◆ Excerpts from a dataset
File: src/rtl/tmds_decoder.sv
// TMDS receive channel decoder: word alignment from control-token runs, then 8b/10b data/control recovery.
// Optional error counter for isolated control tokens is enabled by defining TMDS_ERRCNT_EN.
module tmds_decoder #(
    parameter int CTRL_RUN    = 8,
    parameter int SEARCH_WAIT = 2048,
    parameter int LOSS_WAIT   = 4096
) (
    input  logic        clk,
    input  logic        rst_n,
    input  logic [9:0]  din,
    output logic [7:0]  vd,
    output logic [1:0]  cd,
    output logic        vde,
    output logic        locked,
    output logic [3:0]  offset
`ifdef TMDS_ERRCNT_EN
    ,
    output logic [15:0] err_cnt
`endif
);

    localparam int MAX_AB = (SEARCH_WAIT > LOSS_WAIT) ? SEARCH_WAIT : LOSS_WAIT;
    localparam int MAX_P  = (CTRL_RUN > MAX_AB) ? CTRL_RUN : MAX_AB;
    localparam int CW     = (MAX_P > 1) ? $clog2(MAX_P) : 1;

    typedef enum logic {
        S_SEARCH = 1'b0,
        S_LOCKED = 1'b1
    } state_t;

    state_t          state_q, state_d;
    logic [9:0]      prev_q;
    logic [9:0]      sym_q, sym_d;
    logic [CW-1:0]   run_q, run_d;
    logic [CW-1:0]   wait_q, wait_d;
    logic [3:0]      offset_q, offset_d;
    logic            slip_q, slip_d;
    logic [7:0]      vd_q, vd_d;
    logic [1:0]      cd_q, cd_d;
    logic            vde_q, vde_d;

    logic [18:0]     cat;
    logic [9:0]      win [10];
    logic            is_ctrl;
    logic [1:0]      ctrl_code;
    logic [7:0]      dword;
    logic [7:0]      vd_dec;
    logic [CW-1:0]   run_inc;
    logic [CW-1:0]   wait_inc;
    logic [3:0]      offset_nxt;

    // Bit 19 of the full 20-bit concatenation can never fall inside a window.
    assign cat = {din[8:0], prev_q};

    for (genvar gi = 0; gi < 10; gi++) begin : g_win
        assign win[gi] = cat[gi+9:gi];
    end

    always_comb begin
        sym_d = win[0];
        for (int i = 1; i < 10; i++) begin
            if (offset_q == 4'(i)) begin
                sym_d = win[i];
            end
        end
    end

    always_comb begin
        is_ctrl   = 1'b1;
        ctrl_code = 2'b00;
        case (sym_q)
            10'b1101010100: ctrl_code = 2'b00;
            10'b0010101011: ctrl_code = 2'b01;
            10'b0101010100: ctrl_code = 2'b10;
            10'b1010101011: ctrl_code = 2'b11;
            default:        is_ctrl   = 1'b0;
        endcase
    end

    assign dword     = sym_q[9] ? ~sym_q[7:0] : sym_q[7:0];
    assign vd_dec[0] = dword[0];
    for (genvar gi = 1; gi < 8; gi++) begin : g_dec
        assign vd_dec[gi] = sym_q[8] ? (dword[gi] ^ dword[gi-1]) : ~(dword[gi] ^ dword[gi-1]);
    end

    assign run_inc    = (run_q >= CW'(CTRL_RUN)) ? run_q : run_q + CW'(1);
    assign wait_inc   = (&wait_q) ? wait_q : wait_q + CW'(1);
    assign offset_nxt = (offset_q == 4'd9) ? 4'd0 : offset_q + 4'd1;

    always_comb begin
        state_d  = state_q;
        run_d    = run_q;
        wait_d   = wait_q;
        offset_d = offset_q;
        slip_d   = 1'b0;
        case (state_q)
            S_SEARCH: begin
                // The word sampled on the slip edge used the old offset; skip it.
                if (slip_q) begin
                    run_d = '0;
                end else if (is_ctrl) begin
                    run_d  = run_inc;
                    wait_d = '0;
                    if (run_inc >= CW'(CTRL_RUN)) begin
                        state_d = S_LOCKED;
                        run_d   = '0;
                    end
                end else begin
                    run_d  = '0;
                    wait_d = wait_inc;
                    if (wait_inc >= CW'(SEARCH_WAIT - 1)) begin
                        offset_d = offset_nxt;
                        wait_d   = '0;
                        slip_d   = 1'b1;
                    end
                end
            end
            S_LOCKED: begin
                if (is_ctrl) begin
                    wait_d = '0;
                end else begin
                    wait_d = wait_inc;
                    if (wait_inc >= CW'(LOSS_WAIT - 1)) begin
                        state_d  = S_SEARCH;
                        offset_d = offset_nxt;
                        wait_d   = '0;
                        run_d    = '0;
                        slip_d   = 1'b1;
                    end
                end
            end
            default: state_d = S_SEARCH;
        endcase
    end

    always_comb begin
        vd_d  = vd_q;
        cd_d  = cd_q;
        vde_d = vde_q;
        if (state_q == S_LOCKED) begin
            if (is_ctrl) begin
                vde_d = 1'b0;
                cd_d  = ctrl_code;
            end else begin
                vde_d = 1'b1;
                vd_d  = vd_dec;
            end
        end else begin
            vde_d = 1'b0;
            cd_d  = 2'b00;
            vd_d  = 8'h00;
        end
    end

    always_ff @(posedge clk or negedge rst_n) begin
        if (!rst_n) begin
            prev_q   <= '0;
            sym_q    <= '0;
            state_q  <= S_SEARCH;
            run_q    <= '0;
            wait_q   <= '0;
            offset_q <= '0;
            slip_q   <= 1'b0;
            vd_q     <= '0;
            cd_q     <= '0;
            vde_q    <= 1'b0;
        end else begin
            prev_q   <= din;
            sym_q    <= sym_d;
            state_q  <= state_d;
            run_q    <= run_d;
            wait_q   <= wait_d;
            offset_q <= offset_d;
            slip_q   <= slip_d;
            vd_q     <= vd_d;
            cd_q     <= cd_d;
            vde_q    <= vde_d;
        end
    end

    assign vd     = vd_q;
    assign cd     = cd_q;
    assign vde    = vde_q;
    assign locked = (state_q == S_LOCKED);
    assign offset = offset_q;

`ifdef TMDS_ERRCNT_EN
    logic [1:0]  hist_q;
    logic [15:0] err_q, err_d;
    logic        iso_tok;

    // hist_q[0] is the previous symbol's class, hist_q[1] the one before it.
    assign iso_tok = (state_q == S_LOCKED) && !is_ctrl && hist_q[0] && !hist_q[1];
    assign err_d   = (iso_tok && (err_q != 16'hFFFF)) ? err_q + 16'd1 : err_q;

    always_ff @(posedge clk or negedge rst_n) begin
        if (!rst_n) begin
            hist_q <= 2'b00;
            err_q  <= '0;
        end else begin
            hist_q <= {hist_q[0], is_ctrl};
            err_q  <= err_d;
        end
    end

    assign err_cnt = err_q;
`endif

endmodule
**config.mk**
```make
export PLATFORM = sky130hd
export DESIGN_NAME = boot_sequencer
export DESIGN_NICKNAME = d
export VERILOG_FILES = /design/src/rtl/boot_sequencer.sv
export SDC_FILE = /design/constraint.sdc
export NUM_CORES = 1
export LEC_CHECK = 0
export CAP_MARGIN = 20
export CORE_ASPECT_RATIO = 2
export CORE_MARGIN = 5
export CORE_UTILIZATION = 28
export CTS_CLUSTER_DIAMETER = 80
export DETAILED_ROUTE_END_ITERATION = 16
export SLEW_MARGIN = 20
export SYNTH_ARGS = -nofsm -noshare
export SYNTH_HDL_FRONTEND = slang
export SYNTH_SLANG_ARGS = --single-unit
```
**constraint.sdc**
```tcl
create_clock -name clk -period 3 [get_ports clk]
set_clock_uncertainty 0.05 [all_clocks]
set_input_delay 0.6 -clock clk [delete_from_list [all_inputs] [get_ports clk]]
set_output_delay 0.6 -clock clk [all_outputs]
set_load 0.03 [all_outputs]
```
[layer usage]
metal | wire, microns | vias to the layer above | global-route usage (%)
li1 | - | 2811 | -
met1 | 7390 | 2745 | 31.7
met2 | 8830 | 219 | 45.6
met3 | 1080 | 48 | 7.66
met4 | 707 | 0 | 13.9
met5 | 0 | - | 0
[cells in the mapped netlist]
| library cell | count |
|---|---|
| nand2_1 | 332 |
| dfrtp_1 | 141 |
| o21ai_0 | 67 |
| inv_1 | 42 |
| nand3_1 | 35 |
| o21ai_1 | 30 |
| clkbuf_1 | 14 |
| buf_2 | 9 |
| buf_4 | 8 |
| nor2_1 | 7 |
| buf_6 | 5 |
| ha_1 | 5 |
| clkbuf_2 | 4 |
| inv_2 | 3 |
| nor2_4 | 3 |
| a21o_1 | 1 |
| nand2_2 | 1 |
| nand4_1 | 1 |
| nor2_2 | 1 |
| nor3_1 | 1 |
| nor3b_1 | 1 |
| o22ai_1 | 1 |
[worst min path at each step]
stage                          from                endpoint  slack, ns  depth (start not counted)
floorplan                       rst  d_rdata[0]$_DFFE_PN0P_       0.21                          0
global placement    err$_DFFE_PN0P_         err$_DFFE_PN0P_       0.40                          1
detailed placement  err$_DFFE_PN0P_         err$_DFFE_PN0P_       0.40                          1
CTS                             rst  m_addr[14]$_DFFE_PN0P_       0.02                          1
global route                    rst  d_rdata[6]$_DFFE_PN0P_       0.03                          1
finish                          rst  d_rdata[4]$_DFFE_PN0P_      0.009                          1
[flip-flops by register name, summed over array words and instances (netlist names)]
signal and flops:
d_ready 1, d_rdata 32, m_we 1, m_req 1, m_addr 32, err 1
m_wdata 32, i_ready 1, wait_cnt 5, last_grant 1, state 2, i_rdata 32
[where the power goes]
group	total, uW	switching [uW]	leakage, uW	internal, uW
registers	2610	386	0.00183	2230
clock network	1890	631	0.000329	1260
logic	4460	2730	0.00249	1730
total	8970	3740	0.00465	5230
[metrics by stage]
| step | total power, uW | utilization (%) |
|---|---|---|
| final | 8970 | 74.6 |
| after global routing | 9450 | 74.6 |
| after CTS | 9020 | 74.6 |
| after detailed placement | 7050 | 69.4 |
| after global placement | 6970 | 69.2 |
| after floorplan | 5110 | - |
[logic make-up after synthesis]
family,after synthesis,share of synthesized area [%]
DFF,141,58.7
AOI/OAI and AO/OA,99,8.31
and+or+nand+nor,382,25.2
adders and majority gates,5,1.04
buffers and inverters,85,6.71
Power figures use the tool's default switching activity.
File: config.mk
export PLATFORM = sky130hd
export DESIGN_NAME = hazard_ctrl
export DESIGN_NICKNAME = d
export VERILOG_FILES = /design/src/rtl/hazard_pkg.sv /design/src/rtl/forward_unit.sv /design/src/rtl/hazard_ctrl.sv
export SDC_FILE = /design/constraint.sdc
export NUM_CORES = 1
export LEC_CHECK = 0
export CAP_MARGIN = 40
export CORE_MARGIN = 1
export CORE_UTILIZATION = 37
export CTS_CLUSTER_DIAMETER = 150
export DETAILED_ROUTE_END_ITERATION = 8
export HOLD_SLACK_MARGIN = 0.06
export PLACE_DENSITY = 0.89
export SLEW_MARGIN = 20
export SYNTH_ARGS = -nofsm -noshare
export SYNTH_HDL_FRONTEND = slang
export SYNTH_HIERARCHICAL = 1
export SYNTH_SLANG_ARGS = --single-unit
File: constraint.sdc
create_clock -name clk -period 1.9 [get_ports clk]
set_input_delay 0.19 -clock clk [delete_from_list [all_inputs] [get_ports clk]]
set_output_delay 0.19 -clock clk [all_outputs]
set_load 0.005 [all_outputs]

◆ Try it
Of all the entries above, output exactly the lines between the one holding "met1 | 7390 | 2745 | 31.7" and the one holding "nor2_4 | 3 |", inclusive.

◆ Answer below
met1 | 7390 | 2745 | 31.7
met2 | 8830 | 219 | 45.6
met3 | 1080 | 48 | 7.66
met4 | 707 | 0 | 13.9
met5 | 0 | - | 0
[cells in the mapped netlist]
| library cell | count |
|---|---|
| nand2_1 | 332 |
| dfrtp_1 | 141 |
| o21ai_0 | 67 |
| inv_1 | 42 |
| nand3_1 | 35 |
| o21ai_1 | 30 |
| clkbuf_1 | 14 |
| buf_2 | 9 |
| buf_4 | 8 |
| nor2_1 | 7 |
| buf_6 | 5 |
| ha_1 | 5 |
| clkbuf_2 | 4 |
| inv_2 | 3 |
| nor2_4 | 3 |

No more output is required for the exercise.